State the number of lines in these records that include the string "localparam", and say nothing more.

**EXERCISE INPUT:**
------------------------
--- src/rtl/bank_biu_linefill.sv ---
// Linefill bus interface unit.
// Queues HTU linefill requests and issues them as two-beat AXI read bursts.
// Incoming R beats are assembled into 256-bit lines and handed to the ISU.
module bank_biu_linefill #(
  parameter int FIFO_DEPTH = 4,
  parameter int MAX_OUTST  = 8
) (
  input  logic         clk_i,
  input  logic         rst_i,
  input  logic         htu_lf_valid_i,
  output logic         htu_lf_ready_o,
  input  logic [2:0]   htu_lf_set_i,
  input  logic [2:0]   htu_lf_way_i,
  input  logic [31:0]  htu_lf_addr_i,
  output logic         axi_arvalid_o,
  input  logic         axi_arready_i,
  output logic [31:0]  axi_araddr_o,
  output logic [5:0]   axi_arid_o,
  output logic [7:0]   axi_arlen_o,
  output logic [2:0]   axi_arsize_o,
  input  logic         axi_rvalid_i,
  output logic         axi_rready_o,
  input  logic [127:0] axi_rdata_i,
  input  logic [5:0]   axi_rid_i,
  input  logic         axi_rlast_i,
  input  logic [1:0]   axi_rresp_i,
  output logic         biu_isu_rvalid_o,
  input  logic         biu_isu_rready_i,
  output logic [255:0] biu_isu_rdata_o,
  output logic [5:0]   biu_isu_rid_o,
  output logic         err_o
);

  localparam int AW = $clog2(FIFO_DEPTH);
  localparam logic [3:0] MAX_CNT = 4'(MAX_OUTST);

  typedef enum logic [1:0] {R_BEAT0, R_BEAT1, R_OUT} r_state_t;

  typedef struct packed {
    logic [26:0] line;
    logic [5:0]  id;
  } ar_entry_t;

  // ---------------------------------------------------------------------------
  // AR request queue
  // ---------------------------------------------------------------------------
  ar_entry_t   mem [FIFO_DEPTH];
  logic [AW:0] wr_ptr;
  logic [AW:0] rd_ptr;
  logic        q_empty;
  logic        q_full;
  logic        push;
  logic        pop;
  ar_entry_t   head;
  ar_entry_t   entry_in;
  logic [3:0]  outst_cnt;
  logic        isu_hs;

  assign q_empty  = (wr_ptr == rd_ptr);
  assign q_full   = (wr_ptr[AW] != rd_ptr[AW]) && (wr_ptr[AW-1:0] == rd_ptr[AW-1:0]);

  // Gated with reset so the HTU sees no acceptance while the block is held.
  assign htu_lf_ready_o = rst_i & ~q_full & (outst_cnt < MAX_CNT);
  assign push     = htu_lf_valid_i & htu_lf_ready_o;
  assign pop      = axi_arvalid_o & axi_arready_i;
  assign entry_in = '{line: htu_lf_addr_i[31:5], id: {htu_lf_set_i, htu_lf_way_i}};

  // Offset bits of the request address are dropped by design.
  logic unused_addr_bits;
  assign unused_addr_bits = ^htu_lf_addr_i[4:0];

  // Queue storage write; the head slot never changes while it is being offered.
  // NOTE: storage has no reset -- validity is tracked by the pointers alone.
  always_ff @(posedge clk_i) begin
    if (push) mem[wr_ptr[AW-1:0]] <= entry_in;
  end

  // Queue pointers with an extra wrap bit for full/empty detection.
  // NOTE: sequential state uses non-blocking assignments only, so every flop
  // samples pre-edge values regardless of block ordering.
  always_ff @(posedge clk_i or negedge rst_i) begin
    if (!rst_i) begin
      wr_ptr <= '0;
      rd_ptr <= '0;
    end else begin
      if (push) wr_ptr <= wr_ptr + {{AW{1'b0}}, 1'b1};
      if (pop)  rd_ptr <= rd_ptr + {{AW{1'b0}}, 1'b1};
    end
  end

  assign head          = mem[rd_ptr[AW-1:0]];
  assign axi_arvalid_o = ~q_empty;
  assign axi_araddr_o  = {head.line, 5'b0};
  assign axi_arid_o    = head.id;
  assign axi_arlen_o   = 8'd1;
  assign axi_arsize_o  = 3'd4;

  // ---------------------------------------------------------------------------
  // Outstanding linefill counter
  // ---------------------------------------------------------------------------
  assign isu_hs = biu_isu_rvalid_o & biu_isu_rready_i;

  // Count accepted requests until their line is handed to the ISU; saturate at 0.
  always_ff @(posedge clk_i or negedge rst_i) begin
    if (!rst_i) begin
      outst_cnt <= '0;
    end else if (push && !isu_hs) begin
      outst_cnt <= outst_cnt + 4'd1;
    end else if (!push && isu_hs && (outst_cnt != 4'd0)) begin
      outst_cnt <= outst_cnt - 4'd1;
    end
  end

  // ---------------------------------------------------------------------------
  // R beat assembly
  // ---------------------------------------------------------------------------
  r_state_t       state;
  r_state_t       state_nxt;
  logic [255:0]   line_q;
  logic [5:0]     rid_q;
  logic           beat_hs;
  logic           beat_err;

  // Assembly state register.
  always_ff @(posedge clk_i or negedge rst_i) begin
    if (!rst_i) state <= R_BEAT0;
    else        state <= state_nxt;
  end

  // Next-state and handshake outputs of the assembly FSM.
  // NOTE: every output gets a default first so no path can infer a latch.
  always_comb begin
    state_nxt        = state;
    axi_rready_o     = 1'b0;
    biu_isu_rvalid_o = 1'b0;
    case (state)
      R_BEAT0: begin
        axi_rready_o = 1'b1;
        if (axi_rvalid_i) state_nxt = R_BEAT1;
      end
      R_BEAT1: begin
        axi_rready_o = 1'b1;
        if (axi_rvalid_i) state_nxt = R_OUT;
      end
      R_OUT: begin
        biu_isu_rvalid_o = 1'b1;
        if (biu_isu_rready_i) state_nxt = R_BEAT0;
      end
      default: state_nxt = R_BEAT0;
    endcase
  end

  assign beat_hs = axi_rvalid_i & axi_rready_o;

  // Capture beat data: low half with the id on beat 0, high half on beat 1.
  always_ff @(posedge clk_i or negedge rst_i) begin
    if (!rst_i) begin
      line_q <= '0;
      rid_q  <= '0;
    end else if (beat_hs) begin
      if (state == R_BEAT0) begin
        line_q[127:0] <= axi_rdata_i;
        rid_q         <= axi_rid_i;
      end else begin
        line_q[255:128] <= axi_rdata_i;
      end
    end
  end

  assign biu_isu_rdata_o = line_q;
  assign biu_isu_rid_o   = rid_q;

  // Protocol violations on a beat; the line is still delivered.
  assign beat_err = beat_hs &&
                    ((axi_rresp_i != 2'b00) ||
                     ((state == R_BEAT0) && axi_rlast_i) ||
                     ((state == R_BEAT1) && (!axi_rlast_i || (axi_rid_i != rid_q))));

  // Sticky error flag: beat violations or an ISU handshake with nothing in flight.
  always_ff @(posedge clk_i or negedge rst_i) begin
    if (!rst_i) begin
      err_o <= 1'b0;
    end else if (beat_err || (isu_hs && (outst_cnt == 4'd0))) begin
      err_o <= 1'b1;
    end
  end

endmodule
==> src/rtl/mod_restoring16_16_if.sv <==
// rtl/mod_restoring16_16_if.sv - operand/result handshake bundle for the 16-bit modulus engine
interface mod_restoring16_16_if;
  logic [15:0] dd;
  logic [15:0] dv;
  logic        in_valid;
  logic        in_ready;
  logic [15:0] rm;
  logic [15:0] quo;
  logic        dz;
  logic        out_valid;
  logic        out_ready;

  modport master (
    output dd, dv, in_valid, out_ready,
    input  in_ready, rm, quo, dz, out_valid
  );

  modport slave (
    input  dd, dv, in_valid, out_ready,
    output in_ready, rm, quo, dz, out_valid
  );
endinterface

==> src/rtl/mod_restoring16_16.sv <==
// rtl/mod_restoring16_16.sv - multi-cycle 16/16 unsigned restoring divider (remainder and quotient)
module mod_restoring16_16 (
  input  logic                   clk,
  input  logic                   reset,
  mod_restoring16_16_if.slave    bus
);
  localparam logic [1:0] IDLE = 2'd0;
  localparam logic [1:0] CALC = 2'd1;
  localparam logic [1:0] DONE = 2'd2;

  logic [1:0]  state;
  logic [15:0] q;
  logic [15:0] d;
  logic [15:0] rem;
  logic [3:0]  count;
  logic        dz_flag;
  logic [16:0] r;
  logic [15:0] rem_sub;
  logic        sub_ok;

  // Compare must see the shifted-out bit, so it is 17 bits; the low 16 bits of r-d equal r[15:0]-d.
  always_comb begin
    r       = {rem, q[15]};
    sub_ok  = (r >= {1'b0, d});
    rem_sub = r[15:0] - d;
  end

  always_ff @(posedge clk or negedge reset) begin
    if (!reset) begin
      state   <= IDLE;
      q       <= 16'd0;
      d       <= 16'd0;
      rem     <= 16'd0;
      count   <= 4'd0;
      dz_flag <= 1'b0;
    end else begin
      case (state)
        IDLE: begin
          if (bus.in_valid) begin
            if (bus.dv == 16'd0) begin
              rem     <= bus.dd;
              q       <= 16'd0;
              dz_flag <= 1'b1;
              state   <= DONE;
            end else if (bus.dd < bus.dv) begin
              rem     <= bus.dd;
              q       <= 16'd0;
              dz_flag <= 1'b0;
              state   <= DONE;
            end else begin
              q       <= bus.dd;
              d       <= bus.dv;
              rem     <= 16'd0;
              count   <= 4'd0;
              dz_flag <= 1'b0;
              state   <= CALC;
            end
          end
        end
        CALC: begin
          if (sub_ok) begin
            rem <= rem_sub;
            q   <= {q[14:0], 1'b1};
          end else begin
            rem <= r[15:0];
            q   <= {q[14:0], 1'b0};
          end
          count <= count + 4'd1;
          if (count == 4'd15) begin
            state <= DONE;
          end
        end
        DONE: begin
          if (bus.out_ready) begin
            state <= IDLE;
          end
        end
        default: state <= IDLE;
      endcase
    end
  end

  // Result ports are gated by state so nothing partial ever leaks out.
  assign bus.in_ready  = (state == IDLE);
  assign bus.out_valid = (state == DONE);
  assign bus.rm        = (state == DONE) ? rem : 16'd0;
  assign bus.quo       = (state == DONE) ? q : 16'd0;
  assign bus.dz        = (state == DONE) ? dz_flag : 1'b0;
endmodule
==> src/flat_wrapper.sv <==
// flat-port wrapper written by rule: the top's interface ports become plain ports
module mod_restoring16_16_flat 
  (clk, reset, bus_dd, bus_dv, bus_in_valid, bus_out_ready, bus_in_ready, bus_rm, bus_quo, bus_dz, bus_out_valid);
  mod_restoring16_16_if bus_i ();
  input  logic clk;
  input  logic reset;
  input wire logic [$bits(bus_i.dd)-1:0] bus_dd;
  input wire logic [$bits(bus_i.dv)-1:0] bus_dv;
  input wire logic [$bits(bus_i.in_valid)-1:0] bus_in_valid;
  input wire logic [$bits(bus_i.out_ready)-1:0] bus_out_ready;
  output wire logic [$bits(bus_i.in_ready)-1:0] bus_in_ready;
  output wire logic [$bits(bus_i.rm)-1:0] bus_rm;
  output wire logic [$bits(bus_i.quo)-1:0] bus_quo;
  output wire logic [$bits(bus_i.dz)-1:0] bus_dz;
  output wire logic [$bits(bus_i.out_valid)-1:0] bus_out_valid;
  assign bus_i.dd = bus_dd;
  assign bus_i.dv = bus_dv;
  assign bus_i.in_valid = bus_in_valid;
  assign bus_i.out_ready = bus_out_ready;
  assign bus_in_ready = bus_i.in_ready;
  assign bus_rm = bus_i.rm;
  assign bus_quo = bus_i.quo;
  assign bus_dz = bus_i.dz;
  assign bus_out_valid = bus_i.out_valid;
  mod_restoring16_16 u_core (.clk(clk), .reset(reset), .bus(bus_i));
endmodule
$ cat src/rtl/div_16bit_seq.sv
// div_16bit_seq: iterative signed divider (restoring on magnitudes) with sign fix-up,
// quotient saturation and divide-by-zero flagging; fixed WIDTH+2 cycle latency.
module div_16bit_seq #(
  parameter int WIDTH = 16
) (
  input  logic             clk,
  input  logic             rst_n,
  input  logic             start,
  input  logic [WIDTH-1:0] dividend,
  input  logic [WIDTH-1:0] divisor,
  output logic             busy,
  output logic             done,
  output logic [WIDTH-1:0] quotient,
  output logic [WIDTH-1:0] remainder,
  output logic             OvrFlow,
  output logic             DivZero
);
  localparam int CW = $clog2(WIDTH + 1);
  localparam logic [WIDTH-1:0] MAX_POS = {1'b0, {(WIDTH-1){1'b1}}};
  localparam logic [WIDTH-1:0] MIN_NEG = {1'b1, {(WIDTH-1){1'b0}}};
  typedef enum logic [1:0] {IDLE, CALC, FIX} state_t;
  state_t           state_q;
  logic [CW-1:0]    cnt_q;
  logic [WIDTH-1:0] rem_q, dvd_q;
  logic [WIDTH:0]   dq_q, dvs_q;
  logic             qneg_q, rneg_q;
  logic             busy_q, done_q, ovf_q, dz_q;
  logic [WIDTH-1:0] quot_q, remo_q;
  logic [WIDTH:0]   rem_sh, diff, dvd_ext, dvs_ext;
  logic             borrow, div_zero, sat;
  logic [WIDTH-1:0] quot_d, remo_d;
  assign rem_sh   = {rem_q, dq_q[WIDTH]};
  assign {borrow, diff} = {1'b0, rem_sh} - {1'b0, dvs_q};
  assign dvd_ext  = {dividend[WIDTH-1], dividend};
  assign dvs_ext  = {divisor[WIDTH-1], divisor};
  assign div_zero = (dvs_q == '0);
  // Only a positive quotient can exceed the range (-MIN / -1).
  assign sat      = ~qneg_q & (dq_q > {1'b0, MAX_POS});
  assign quot_d   = div_zero ? (rneg_q ? MIN_NEG : MAX_POS)
                  : sat      ? MAX_POS
                  : WIDTH'(qneg_q ? -dq_q : dq_q);
  assign remo_d   = div_zero ? dvd_q
                  : sat      ? '0
                  : (rneg_q ? -rem_q : rem_q);
  always_ff @(posedge clk or negedge rst_n) begin
    if (!rst_n) begin
      state_q <= IDLE;
      cnt_q   <= '0;
      rem_q   <= '0;
      dvd_q   <= '0;
      dq_q    <= '0;
      dvs_q   <= '0;
      qneg_q  <= 1'b0;
      rneg_q  <= 1'b0;
      busy_q  <= 1'b0;
      done_q  <= 1'b0;
      ovf_q   <= 1'b0;
      dz_q    <= 1'b0;
      quot_q  <= '0;
      remo_q  <= '0;
    end else begin
      case (state_q)
        IDLE: begin
          done_q <= 1'b0;
          if (start) begin
            dvd_q   <= dividend;
            dq_q    <= dividend[WIDTH-1] ? -dvd_ext : dvd_ext;
            dvs_q   <= divisor[WIDTH-1] ? -dvs_ext : dvs_ext;
            qneg_q  <= dividend[WIDTH-1] ^ divisor[WIDTH-1];
            rneg_q  <= dividend[WIDTH-1];
            rem_q   <= '0;
            cnt_q   <= '0;
            busy_q  <= 1'b1;
            state_q <= CALC;
          end
        end
        CALC: begin
          rem_q   <= WIDTH'(borrow ? rem_sh : diff);
          dq_q    <= {dq_q[WIDTH-1:0], ~borrow};
          cnt_q   <= cnt_q + 1'b1;
          state_q <= (cnt_q == CW'(WIDTH)) ? FIX : CALC;
        end
        FIX: begin
          quot_q  <= quot_d;
          remo_q  <= remo_d;
          ovf_q   <= div_zero | sat;
          dz_q    <= div_zero;
          busy_q  <= 1'b0;
          done_q  <= 1'b1;
          state_q <= IDLE;
        end
        default: state_q <= IDLE;
      endcase
    end
  end
  assign busy      = busy_q;
  assign done      = done_q;
  assign quotient  = quot_q;
  assign remainder = remo_q;
  assign OvrFlow   = ovf_q;
  assign DivZero   = dz_q;
endmodule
------------------------
**TASK RESULT:** 8